You’ve worked hard to prepare the soil, find some beautiful turf and lay a new lawn. What next? How should you care for your new turf whilst it establishes itself in your garden?
Watering new turf
The most important thing you can do at this stage is watering. If your turf dries out it will shrink and probably even die.
Hopefully you will have watered your new lawn thoroughly as soon as you finished laying the turf. Did you lift up one of the turves to make sure the water had soaked through into the soil below? Good.
For the next two weeks, you need to keep up the good work on a daily basis. Water your lawn every evening. Mornings too if the weather is very hot.
How much water should I put on?
After a few days you’ll get a feel for how much water to put on. It’s vital that the water sinks through the turf and into the soil, but you don’t need to put on so much that the ground becomes soggy and boggy.
Conversely, if you don’t put enough water on, it won’t sink deep into the soil and the roots will have no reason to grow downwards to find it.
How many weeks do I need to water my new turf for?

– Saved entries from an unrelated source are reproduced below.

<file path="config.mk">
export PLATFORM = sky130hd
export DESIGN_NAME = srst_ctrl
export DESIGN_NICKNAME = d
export VERILOG_FILES = /design/src/hdl/srst_pkg.sv /design/src/hdl/srst_seq_if.sv /design/src/hdl/srst_ctrl.sv /design/src/hdl/srst_hold_timer.sv
export SDC_FILE = /design/constraint.sdc
export NUM_CORES = 1
export LEC_CHECK = 0
export ABC_AREA = 1
export BUFFER_PORTS_ARGS = -buffer_cell sky130_fd_sc_hd__buf_2
export CAP_MARGIN = 20
export CORE_MARGIN = 8
export CORE_UTILIZATION = 33
export CTS_CLUSTER_SIZE = 25
export DETAILED_ROUTE_END_ITERATION = 8
export GPL_TIMING_DRIVEN = 1
export SETUP_SLACK_MARGIN = 0.02
export SYNTH_ARGS = -nofsm -noshare
export SYNTH_HDL_FRONTEND = slang
export SYNTH_SLANG_ARGS = --single-unit
</file>
<file path="constraint.sdc">
create_clock -name sys_clk -period 2.8 [get_ports sys_clk]
set_clock_uncertainty 0.05 [all_clocks]
set_input_delay 0.56 -clock sys_clk [delete_from_list [all_inputs] [get_ports sys_clk]]
set_output_delay 0.56 -clock sys_clk [all_outputs]
set_load 0.05 [all_outputs]
</file>
[src/rtl/bbrb_pkg.sv]
// constants and carrier types for the battery-backed register bank
package bbrb_pkg;
   localparam logic [31:0] BASE_ADDR = 32'h0000_A400;
   localparam logic [7:0] OFF_STATUS = 8'h00;
   localparam logic [7:0] OFF_TEST_A = 8'h04;
   localparam logic [7:0] OFF_CLK_EN = 8'h08;
   localparam logic [7:0] OFF_TEST_B = 8'h10;
   localparam logic [7:0] OFF_TEST_C = 8'h14;
   localparam logic [7:0] OFF_ALT_FN = 8'h18;
   localparam logic [7:0] OFF_TEST_D = 8'h1C;
   localparam int BIT_BAT_RST = 7;
   localparam int BIT_WATCHDOG = 5;
   localparam int BIT_XTAL = 0;
   localparam logic RST_BAT_RST = 1'b1;
   localparam logic RST_WATCHDOG = 1'b0;
   localparam logic [31:0] RST_WORD = 32'h0000_0000;

   typedef struct packed {
      logic rd;
      logic wr;
      logic [31:0] addr;
      logic [31:0] wdata;
   } reg_req_t;
endpackage : bbrb_pkg

[src/rtl/bbrb_sync2.sv]
// two flip-flop synchroniser for single-bit inputs
`timescale 1ns/1ps
module bbrb_sync2 (
   // clock and reset
   input wire logic clk,
   input wire logic rst_b,
   // data
   input wire logic d,
   output logic q
);
   logic meta_r;
   always_ff @(posedge clk or negedge rst_b) begin
      if (!rst_b) begin
         meta_r <= 1'b0;
         q <= 1'b0;
      end else begin
         meta_r <= d;
         q <= meta_r;
      end
   end
endmodule : bbrb_sync2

On average, you will need to water daily for the first 10-14 days. Once the roots are starting to bed in and you can no-longer lift the turves, you can water on alternate days for the next week or so. After that, provided the weather isn’t continually hot and dry, it will be OK to stop watering.
Keep an eye on the grass though. If it starts to wilt, start watering again. Very young turf needs plenty of help, especially if it’s laid onto sandy or free-draining soil.

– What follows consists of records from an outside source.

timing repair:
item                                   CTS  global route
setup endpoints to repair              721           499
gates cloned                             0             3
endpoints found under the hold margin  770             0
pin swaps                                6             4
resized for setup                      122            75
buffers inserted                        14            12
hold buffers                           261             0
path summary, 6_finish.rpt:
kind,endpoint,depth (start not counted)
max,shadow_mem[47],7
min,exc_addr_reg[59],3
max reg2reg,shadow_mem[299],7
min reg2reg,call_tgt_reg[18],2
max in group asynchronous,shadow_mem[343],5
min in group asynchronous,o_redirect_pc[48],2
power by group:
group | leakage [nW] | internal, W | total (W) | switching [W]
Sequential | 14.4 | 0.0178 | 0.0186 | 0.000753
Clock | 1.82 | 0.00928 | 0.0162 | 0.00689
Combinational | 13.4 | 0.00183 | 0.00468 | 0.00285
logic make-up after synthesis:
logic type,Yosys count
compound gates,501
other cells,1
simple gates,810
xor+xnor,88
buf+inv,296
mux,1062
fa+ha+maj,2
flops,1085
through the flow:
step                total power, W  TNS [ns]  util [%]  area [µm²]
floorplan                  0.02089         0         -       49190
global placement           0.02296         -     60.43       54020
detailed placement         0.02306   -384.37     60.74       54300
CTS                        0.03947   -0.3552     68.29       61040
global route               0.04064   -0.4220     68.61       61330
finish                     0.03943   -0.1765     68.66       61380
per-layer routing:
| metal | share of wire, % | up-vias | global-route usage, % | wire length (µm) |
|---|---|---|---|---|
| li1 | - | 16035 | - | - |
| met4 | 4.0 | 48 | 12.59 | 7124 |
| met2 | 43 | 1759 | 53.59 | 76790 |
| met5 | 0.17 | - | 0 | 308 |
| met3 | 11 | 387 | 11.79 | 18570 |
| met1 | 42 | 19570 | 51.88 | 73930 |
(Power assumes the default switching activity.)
[config.mk]
export PLATFORM = sky130hd
export DESIGN_NAME = canopen_guard
export DESIGN_NICKNAME = d
export VERILOG_FILES = /design/src/core/canopen_guard_pkg.sv /design/src/core/canopen_guard.sv
export SDC_FILE = /design/constraint.sdc
export NUM_CORES = 2
export LEC_CHECK = 0
export ABC_AREA = 1
export BUFFER_PORTS_ARGS = -buffer_cell sky130_fd_sc_hd__buf_2
export CAP_MARGIN = 0
export CORE_AREA = 2 2 461 463
export DETAILED_ROUTE_END_ITERATION = 16
export DIE_AREA = 0 0 463 465
export SLEW_MARGIN = 20
export SYNTH_ARGS = -nofsm -noshare
export SYNTH_HDL_FRONTEND = slang
export SYNTH_SLANG_ARGS = --single-unit
[constraint.sdc]
create_clock -name CLK_I -period 16.2 [get_ports CLK_I]
set_input_delay 4.86 -clock CLK_I [delete_from_list [all_inputs] [get_ports CLK_I]]
set_output_delay 4.86 -clock CLK_I [all_outputs]
set_load 0.005 [all_outputs]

Mowing your new turf for the first time
Lawn expert David Hedges-Gower maintains that the mowing regime can make or break a lawn. And I’m inclined to agree with him.

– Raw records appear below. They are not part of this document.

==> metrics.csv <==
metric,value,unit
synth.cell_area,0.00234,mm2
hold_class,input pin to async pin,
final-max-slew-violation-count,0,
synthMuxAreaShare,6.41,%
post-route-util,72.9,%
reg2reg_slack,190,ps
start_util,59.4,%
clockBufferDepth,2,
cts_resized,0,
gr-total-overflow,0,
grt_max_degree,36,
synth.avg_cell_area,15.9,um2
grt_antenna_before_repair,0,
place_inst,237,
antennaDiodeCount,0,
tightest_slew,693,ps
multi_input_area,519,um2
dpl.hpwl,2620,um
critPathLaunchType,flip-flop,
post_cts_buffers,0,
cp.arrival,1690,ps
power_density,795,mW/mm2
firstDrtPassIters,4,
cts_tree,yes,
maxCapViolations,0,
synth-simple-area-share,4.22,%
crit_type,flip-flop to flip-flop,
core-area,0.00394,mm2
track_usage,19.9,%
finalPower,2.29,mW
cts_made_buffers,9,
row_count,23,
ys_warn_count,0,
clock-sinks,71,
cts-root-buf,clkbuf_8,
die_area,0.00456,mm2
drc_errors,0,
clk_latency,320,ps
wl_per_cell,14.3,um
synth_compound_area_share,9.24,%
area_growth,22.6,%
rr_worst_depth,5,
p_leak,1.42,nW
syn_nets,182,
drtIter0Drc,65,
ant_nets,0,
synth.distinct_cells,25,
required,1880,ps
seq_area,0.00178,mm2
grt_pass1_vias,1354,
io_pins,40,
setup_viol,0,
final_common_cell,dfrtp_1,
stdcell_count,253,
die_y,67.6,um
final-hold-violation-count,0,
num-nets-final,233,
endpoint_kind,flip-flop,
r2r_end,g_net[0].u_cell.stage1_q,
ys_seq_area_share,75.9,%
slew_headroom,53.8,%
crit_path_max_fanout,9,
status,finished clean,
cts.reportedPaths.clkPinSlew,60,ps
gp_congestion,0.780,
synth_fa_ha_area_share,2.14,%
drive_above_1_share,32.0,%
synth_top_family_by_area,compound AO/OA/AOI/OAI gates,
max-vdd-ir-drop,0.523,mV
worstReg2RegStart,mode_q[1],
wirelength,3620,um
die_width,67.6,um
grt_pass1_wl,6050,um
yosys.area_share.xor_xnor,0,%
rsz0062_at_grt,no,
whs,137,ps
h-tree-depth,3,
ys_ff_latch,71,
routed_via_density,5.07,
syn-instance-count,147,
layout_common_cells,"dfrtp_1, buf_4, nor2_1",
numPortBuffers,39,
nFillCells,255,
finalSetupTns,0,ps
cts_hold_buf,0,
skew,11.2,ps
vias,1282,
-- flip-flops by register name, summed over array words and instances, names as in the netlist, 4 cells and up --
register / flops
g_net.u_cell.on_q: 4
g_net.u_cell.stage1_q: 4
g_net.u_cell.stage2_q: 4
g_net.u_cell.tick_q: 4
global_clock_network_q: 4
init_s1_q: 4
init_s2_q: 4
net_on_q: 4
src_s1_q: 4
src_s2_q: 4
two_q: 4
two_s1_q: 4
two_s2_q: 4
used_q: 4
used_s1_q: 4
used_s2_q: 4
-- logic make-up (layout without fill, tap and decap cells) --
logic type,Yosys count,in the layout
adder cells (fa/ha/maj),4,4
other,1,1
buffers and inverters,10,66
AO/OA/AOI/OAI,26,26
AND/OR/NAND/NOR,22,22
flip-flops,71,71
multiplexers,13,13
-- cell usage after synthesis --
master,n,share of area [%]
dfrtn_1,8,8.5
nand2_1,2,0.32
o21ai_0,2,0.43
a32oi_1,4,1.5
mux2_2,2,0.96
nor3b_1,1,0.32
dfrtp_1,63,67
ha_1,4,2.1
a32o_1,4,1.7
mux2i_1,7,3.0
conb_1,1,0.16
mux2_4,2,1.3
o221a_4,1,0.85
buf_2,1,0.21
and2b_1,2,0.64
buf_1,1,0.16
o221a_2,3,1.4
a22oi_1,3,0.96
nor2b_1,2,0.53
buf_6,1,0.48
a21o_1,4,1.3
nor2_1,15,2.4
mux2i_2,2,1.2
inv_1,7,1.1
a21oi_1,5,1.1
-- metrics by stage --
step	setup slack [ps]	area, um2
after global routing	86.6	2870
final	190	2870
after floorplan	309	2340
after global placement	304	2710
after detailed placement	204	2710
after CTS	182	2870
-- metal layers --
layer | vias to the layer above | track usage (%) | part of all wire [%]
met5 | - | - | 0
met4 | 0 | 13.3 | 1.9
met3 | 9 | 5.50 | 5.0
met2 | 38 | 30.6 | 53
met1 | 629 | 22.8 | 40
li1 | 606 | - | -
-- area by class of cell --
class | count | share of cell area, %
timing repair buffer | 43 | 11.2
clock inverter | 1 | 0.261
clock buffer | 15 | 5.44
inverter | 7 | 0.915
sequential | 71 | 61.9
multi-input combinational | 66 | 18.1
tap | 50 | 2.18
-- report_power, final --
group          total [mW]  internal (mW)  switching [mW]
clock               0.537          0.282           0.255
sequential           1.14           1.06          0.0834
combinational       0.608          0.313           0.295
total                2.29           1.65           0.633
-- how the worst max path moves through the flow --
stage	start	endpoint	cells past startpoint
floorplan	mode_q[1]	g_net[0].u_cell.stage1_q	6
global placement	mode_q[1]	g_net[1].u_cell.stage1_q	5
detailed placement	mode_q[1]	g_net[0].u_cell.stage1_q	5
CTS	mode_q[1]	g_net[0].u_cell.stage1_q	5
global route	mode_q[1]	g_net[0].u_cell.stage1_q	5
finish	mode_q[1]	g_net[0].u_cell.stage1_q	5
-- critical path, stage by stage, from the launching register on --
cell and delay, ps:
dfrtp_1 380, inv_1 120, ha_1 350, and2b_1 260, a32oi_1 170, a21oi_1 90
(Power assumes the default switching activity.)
**config.mk**
```make
export PLATFORM = sky130hd
export DESIGN_NAME = pdeo_top
export DESIGN_NICKNAME = d
export VERILOG_FILES = /design/src/pdeo_pkg.sv /design/src/pdeo_ovr_if.sv /design/src/pdeo_top.sv /design/src/pdeo_pin_apply.sv /design/src/pdeo_pin_sync.sv
export SDC_FILE = /design/constraint.sdc
export NUM_CORES = 1
export LEC_CHECK = 0
export ABC_AREA = 1
export BUFFER_PORTS_ARGS = -buffer_cell sky130_fd_sc_hd__clkbuf_2
export CORE_ASPECT_RATIO = 0.9
export CORE_MARGIN = 2
export CORE_UTILIZATION = 34
export DETAILED_ROUTE_END_ITERATION = 10
export GPL_ROUTABILITY_DRIVEN = 0
export GPL_TIMING_DRIVEN = 0
export PLACE_DENSITY_LB_ADDON = 0.2
export SLEW_MARGIN = 20
export SYNTH_ARGS = -nofsm -noshare
export SYNTH_HDL_FRONTEND = slang
export SYNTH_SLANG_ARGS = --single-unit
```
**constraint.sdc**
```tcl
create_clock -name core_clk -period 0.8 [get_ports core_clk]
set_input_delay 0 -clock core_clk [delete_from_list [all_inputs] [get_ports core_clk]]
set_output_delay 0 -clock core_clk [all_outputs]
set_load 0.005 [all_outputs]
```
--- src/oscb_regs.svh ---
// Behaviour
// - four driver power bits, 1 is up
// - mixer amp power in bits one, zero
// - power bits seven, six read zero
// - one bit picks 0.9V or 0.75V
// - two-bit headphone common mode select
// - line common mode bit, regulator supply
// - headphone supply: analog or regulator input
// - regulator range bit, only with supply bit
// - overcurrent detect enable, resets to one
// - three-bit debounce code, 0 for none, else 8ms to 512ms
// - action bit: limit current or power down
// - four routing bits to left headphone
`ifndef OSCB_REGS_SVH
`define OSCB_REGS_SVH

// register indices; byte address is four times the index
`define OSCB_IDX_PAGE 8'h00
`define OSCB_IDX_PWR 8'h09
`define OSCB_IDX_CM 8'h0A
`define OSCB_IDX_OCP 8'h0B
`define OSCB_IDX_ROUTE 8'h0C
`define OSCB_IDX_STAT 8'h3F
`define OSCB_PAGE_OWN 8'h01

// writable bits of each register
`define OSCB_MASK_PWR 8'h3F
`define OSCB_MASK_CM 8'h7B
`define OSCB_MASK_OCP 8'h1F
`define OSCB_MASK_ROUTE 8'h0F
`define OSCB_MASK_STAT 8'h03

`define OSCB_RST_PAGE 8'h00
`define OSCB_RST_PWR 8'h00
`define OSCB_RST_CM 8'h00
`define OSCB_RST_OCP 8'h10
`define OSCB_RST_ROUTE 8'h00

`define OSCB_PWR_LHP 5
`define OSCB_PWR_RHP 4
`define OSCB_PWR_LLINE 3
`define OSCB_PWR_RLINE 2
`define OSCB_PWR_LMIX 1
`define OSCB_PWR_RMIX 0
`define OSCB_CM_CHIP 6
`define OSCB_CM_HP_HI 5
`define OSCB_CM_HP_LO 4
`define OSCB_CM_LINE 3
`define OSCB_CM_HPSUP 1
`define OSCB_CM_RANGE 0
`define OSCB_OCP_EN 4
`define OSCB_OCP_DB_HI 3
`define OSCB_OCP_DB_LO 1
`define OSCB_OCP_ACT 0

`define OSCB_RESP_OKAY 2'h0
`define OSCB_RESP_SLVERR 2'h2

`define OSCB_CLK_MHZ 100
`define OSCB_OCP_BASE_MS 8
`define OSCB_OCP_BASE_CYCLES (`OSCB_OCP_BASE_MS * 1000 * `OSCB_CLK_MHZ)

`endif

--- src/oscb_pkg.sv ---
package oscb_pkg;
   typedef enum logic [1:0] {
      OSCB_OC_IDLE = 2'b00,
      OSCB_OC_COUNT = 2'b01,
      OSCB_OC_HIT = 2'b10
   } oscb_oc_state_t;
endpackage

--- src/oscb_ocp_if.sv ---
interface oscb_ocp_if;
   logic raw;
   logic enable;
   logic [2:0] code;
   logic confirmed;
   modport det (input raw, input enable, input code, output confirmed);
   modport ctl (output raw, output enable, output code, input confirmed);
endinterface

--- src/oscb_ocp_debounce.sv ---
`include "oscb_regs.svh"

module oscb_ocp_debounce #(
   parameter int CNT_W = 32,
   parameter logic [31:0] BASE_CYCLES = 32'(`OSCB_OCP_BASE_CYCLES)
) (
   // clock and reset
   input wire logic aclk,
   input wire logic aresetn,
   // detector
   oscb_ocp_if.det oc
);
   oscb_pkg::oscb_oc_state_t state;
   oscb_pkg::oscb_oc_state_t next_state;
   logic [CNT_W-1:0] cnt;
   logic [CNT_W-1:0] next_cnt;
   wire logic [CNT_W-1:0] limit = CNT_W'(BASE_CYCLES) << (oc.code - 3'h1);
   wire logic armed = oc.raw && oc.enable;

   always_comb begin
      next_state = state;
      next_cnt = cnt;
      case (state)
         oscb_pkg::OSCB_OC_IDLE: begin
            if (armed && oc.code == 3'h0) begin
               next_state = oscb_pkg::OSCB_OC_HIT;
            end else if (armed) begin
               next_state = oscb_pkg::OSCB_OC_COUNT;
               next_cnt = CNT_W'(1);
            end
         end
         oscb_pkg::OSCB_OC_COUNT: begin
            if (!armed) begin
               next_state = oscb_pkg::OSCB_OC_IDLE;
            end else if (cnt >= limit - CNT_W'(1)) begin
               next_state = oscb_pkg::OSCB_OC_HIT;
            end else begin
               next_cnt = cnt + CNT_W'(1);
            end
         end
         oscb_pkg::OSCB_OC_HIT: begin
            if (!armed) begin
               next_state = oscb_pkg::OSCB_OC_IDLE;
            end
         end
         default: next_state = oscb_pkg::OSCB_OC_IDLE;
      endcase
   end

   always_ff @(posedge aclk) begin
      if (!aresetn) begin
         state <= oscb_pkg::OSCB_OC_IDLE;
         cnt <= '0;
      end else begin
         state <= next_state;
         cnt <= next_cnt;
      end
   end

   assign oc.confirmed = (state == oscb_pkg::OSCB_OC_HIT);
endmodule // oscb_ocp_debounce

--- src/oscb_output_stage_bank.sv ---
`include "oscb_regs.svh"

module oscb_output_stage_bank #(
   parameter logic [31:0] OCP_BASE_CYCLES = 32'(`OSCB_OCP_BASE_CYCLES),
   parameter int ADDR_W = 12
) (
   // clock and reset
   input wire logic aclk,
   input wire logic aresetn,
   // axi4-lite write address
   input wire logic awvalid,
   output logic awready,
   input wire logic [ADDR_W-1:0] awaddr,
   input wire logic [2:0] awprot,
   // axi4-lite write data
   input wire logic wvalid,
   output logic wready,
   input wire logic [31:0] wdata,
   input wire logic [3:0] wstrb,
   // axi4-lite write response
   output logic bvalid,
   input wire logic bready,
   output logic [1:0] bresp,
   // axi4-lite read
   input wire logic arvalid,
   output logic arready,
   input wire logic [ADDR_W-1:0] araddr,
   input wire logic [2:0] arprot,
   output logic rvalid,
   input wire logic rready,
   output logic [31:0] rdata,
   output logic [1:0] rresp,
   // raw overcurrent from the headphone drivers
   input wire logic left_headphone_overcurrent,
   input wire logic right_headphone_overcurrent,
   // power controls
   output logic left_headphone_driver_pwr,
   output logic right_headphone_driver_pwr,
   output logic left_line_driver_pwr,
   output logic right_line_driver_pwr,
   output logic left_mixer_amp_pwr,
   output logic right_mixer_amp_pwr,
   // common mode and supply
   output logic chip_cm_low,
   output logic [1:0] headphone_cm_sel,
   output logic line_cm_regulator_input_supply,
   output logic headphone_regulator_input_supply,
   output logic regulator_input_supply_high_range,
   // overcurrent action
   output logic left_headphone_current_limit,
   output logic right_headphone_current_limit,
   // left headphone routing
   output logic [3:0] left_headphone_driver_route
);
   logic [7:0] page;
   logic [7:0] pwr;
   logic [7:0] cm;
   logic [7:0] ocp;
   logic [7:0] route;
   logic [1:0] trip;
   logic aw_held;
   logic w_held;
   logic [7:0] aw_idx;
   logic [7:0] w_byte;
   logic w_lane0;

   oscb_ocp_if oc_left();
   oscb_ocp_if oc_right();

   function automatic logic oscb_mapped(input logic [7:0] idx, input logic [7:0] pg);
      oscb_mapped = (idx == `OSCB_IDX_PAGE) || ((pg == `OSCB_PAGE_OWN) &&
         (idx == `OSCB_IDX_PWR || idx == `OSCB_IDX_CM || idx == `OSCB_IDX_OCP ||
          idx == `OSCB_IDX_ROUTE || idx == `OSCB_IDX_STAT));
   endfunction

   // ---- write channel ----
   wire logic do_write = aw_held && w_held && !bvalid;
   wire logic wr_ok = oscb_mapped(aw_idx, page);
   wire logic wr_en = do_write && wr_ok && w_lane0;
   wire logic wr_page = wr_en && aw_idx == `OSCB_IDX_PAGE;
   wire logic wr_pwr = wr_en && aw_idx == `OSCB_IDX_PWR;
   wire logic wr_cm = wr_en && aw_idx == `OSCB_IDX_CM;
   wire logic wr_ocp = wr_en && aw_idx == `OSCB_IDX_OCP;
   wire logic wr_route = wr_en && aw_idx == `OSCB_IDX_ROUTE;
   wire logic wr_stat = wr_en && aw_idx == `OSCB_IDX_STAT;

   assign awready = !aw_held && !bvalid;
   assign wready = !w_held && !bvalid;

   always_ff @(posedge aclk) begin
      if (!aresetn) begin
         aw_held <= 1'b0;
         w_held <= 1'b0;
         aw_idx <= 8'h00;
         w_byte <= 8'h00;
         w_lane0 <= 1'b0;
         bvalid <= 1'b0;
         bresp <= `OSCB_RESP_OKAY;
      end else begin
         if (awvalid && awready) begin
            aw_held <= 1'b1;
            aw_idx <= awaddr[9:2];
         end else if (do_write) begin
            aw_held <= 1'b0;
         end
         if (wvalid && wready) begin
            w_held <= 1'b1;
            w_byte <= wdata[7:0];
            w_lane0 <= wstrb[0];
         end else if (do_write) begin
            w_held <= 1'b0;
         end
         if (do_write) begin
            bvalid <= 1'b1;
            bresp <= wr_ok ? `OSCB_RESP_OKAY : `OSCB_RESP_SLVERR;
         end else if (bready) begin
            bvalid <= 1'b0;
         end
      end
   end

   // ---- registers; reserved bits never store, so they read zero ----
   wire logic [1:0] trip_set = {oc_left.confirmed, oc_right.confirmed} & {2{ocp[`OSCB_OCP_ACT]}};
   wire logic [1:0] trip_clr = wr_stat ? w_byte[1:0] : 2'b00;
   // a trip arriving with its clear still latches
   wire logic [1:0] next_trip = trip_set | (trip & ~trip_clr);

   always_ff @(posedge aclk) begin
      if (!aresetn) begin
         page <= `OSCB_RST_PAGE;
         pwr <= `OSCB_RST_PWR;
         cm <= `OSCB_RST_CM;
         ocp <= `OSCB_RST_OCP;
         route <= `OSCB_RST_ROUTE;
         trip <= 2'b00;
      end else begin
         if (wr_page) begin
            page <= w_byte;
         end
         if (wr_pwr) begin
            pwr <= w_byte & `OSCB_MASK_PWR;
         end
         if (wr_cm) begin
            cm <= w_byte & `OSCB_MASK_CM;
         end
         if (wr_ocp) begin
            ocp <= w_byte & `OSCB_MASK_OCP;
         end
         if (wr_route) begin
            route <= w_byte & `OSCB_MASK_ROUTE;
         end
         trip <= next_trip;
      end
   end

   // ---- read channel ----
   wire logic [7:0] ar_idx = araddr[9:2];
   wire logic rd_ok = oscb_mapped(ar_idx, page);
   wire logic [7:0] stat_val = {4'h0, oc_left.confirmed, oc_right.confirmed, trip};
   wire logic [7:0] rd_val =
      (ar_idx == `OSCB_IDX_PAGE) ? page :
      !rd_ok ? 8'h00 :
      (ar_idx == `OSCB_IDX_PWR) ? pwr :
      (ar_idx == `OSCB_IDX_CM) ? cm :
      (ar_idx == `OSCB_IDX_OCP) ? ocp :
      (ar_idx == `OSCB_IDX_ROUTE) ? route : stat_val;

   assign arready = !rvalid;

   always_ff @(posedge aclk) begin
      if (!aresetn) begin
         rvalid <= 1'b0;
         rdata <= 32'h0000_0000;
         rresp <= `OSCB_RESP_OKAY;
      end else if (arvalid && arready) begin
         rvalid <= 1'b1;
         rdata <= {24'h00_0000, rd_val};
         rresp <= rd_ok ? `OSCB_RESP_OKAY : `OSCB_RESP_SLVERR;
      end else if (rready) begin
         rvalid <= 1'b0;
      end
   end

   // ---- overcurrent detection, one debouncer per headphone driver ----
   assign oc_left.raw = left_headphone_overcurrent;
   assign oc_left.enable = ocp[`OSCB_OCP_EN];
   assign oc_left.code = ocp[`OSCB_OCP_DB_HI:`OSCB_OCP_DB_LO];
   assign oc_right.raw = right_headphone_overcurrent;
   assign oc_right.enable = ocp[`OSCB_OCP_EN];
   assign oc_right.code = ocp[`OSCB_OCP_DB_HI:`OSCB_OCP_DB_LO];

   oscb_ocp_debounce #(.BASE_CYCLES(OCP_BASE_CYCLES)) u_deb_left (
      .aclk(aclk),
      .aresetn(aresetn),
      .oc(oc_left.det)
   );
   oscb_ocp_debounce #(.BASE_CYCLES(OCP_BASE_CYCLES)) u_deb_right (
      .aclk(aclk),
      .aresetn(aresetn),
      .oc(oc_right.det)
   );

   // ---- outputs; a tripped driver stays down until software clears it ----
   wire logic next_lhp = pwr[`OSCB_PWR_LHP] && !trip[1];
   wire logic next_rhp = pwr[`OSCB_PWR_RHP] && !trip[0];
   wire logic [1:0] next_limit =
      {oc_left.confirmed, oc_right.confirmed} & {2{!ocp[`OSCB_OCP_ACT]}};
   // range only matters while the headphones run from the regulator input
   wire logic next_range = cm[`OSCB_CM_RANGE] && cm[`OSCB_CM_HPSUP];

   always_ff @(posedge aclk) begin
      if (!aresetn) begin
         left_headphone_driver_pwr <= 1'b0;
         right_headphone_driver_pwr <= 1'b0;
         left_line_driver_pwr <= 1'b0;
         right_line_driver_pwr <= 1'b0;
         left_mixer_amp_pwr <= 1'b0;
         right_mixer_amp_pwr <= 1'b0;
         chip_cm_low <= 1'b0;
         headphone_cm_sel <= 2'b00;
         line_cm_regulator_input_supply <= 1'b0;
         headphone_regulator_input_supply <= 1'b0;
         regulator_input_supply_high_range <= 1'b0;
         left_headphone_current_limit <= 1'b0;
         right_headphone_current_limit <= 1'b0;
         left_headphone_driver_route <= 4'h0;
      end else begin
         left_headphone_driver_pwr <= next_lhp;
         right_headphone_driver_pwr <= next_rhp;
         left_line_driver_pwr <= pwr[`OSCB_PWR_LLINE];
         right_line_driver_pwr <= pwr[`OSCB_PWR_RLINE];
         left_mixer_amp_pwr <= pwr[`OSCB_PWR_LMIX];
         right_mixer_amp_pwr <= pwr[`OSCB_PWR_RMIX];
         chip_cm_low <= cm[`OSCB_CM_CHIP];
         headphone_cm_sel <= cm[`OSCB_CM_HP_HI:`OSCB_CM_HP_LO];
         line_cm_regulator_input_supply <= cm[`OSCB_CM_LINE];
         headphone_regulator_input_supply <= cm[`OSCB_CM_HPSUP];
         regulator_input_supply_high_range <= next_range;
         left_headphone_current_limit <= next_limit[1];
         right_headphone_current_limit <= next_limit[0];
         left_headphone_driver_route <= route[3:0];
      end
   end
endmodule // oscb_output_stage_bank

Scalping a young lawn will weaken the plants so that they never really thrive. Allowing the grass to grow tall and then chopping it right down is also pretty stressful for the plants. The key to good mowing is little and often.
When to mow your new lawn
Once the turf has bedded in it’s a good idea to start gently with your mowing regime. For most lawns you can mow after 10-14 days. In winter time, the bedding-in may take a little longer.
Choose a dry day and make sure your mower blades are clean and sharp. Blunt blades will rip at the grass leaving jagged edges. Sharp blades make a clean cut that heals quickly.
Set the mower blades and their highest setting and put the grass box on….now you’re good to go!
I like to mow up and down the lawn first, then make a second pass, this time mowing from side to side That way any blades of grass that get missed in the first pass will be taken off second time around.
Never cut off more than 1/3 of the grass length. And if your lawn was made from a ryegrass (hardwearing) turf, or from a shade tolerant turf, try not to cut it any shorter than about 2.5 cm.
Feeding your new lawn
If you used a pre-turfing fertiliser in your soil preparation, you won’t need to apply any more feed for at least 6 weeks.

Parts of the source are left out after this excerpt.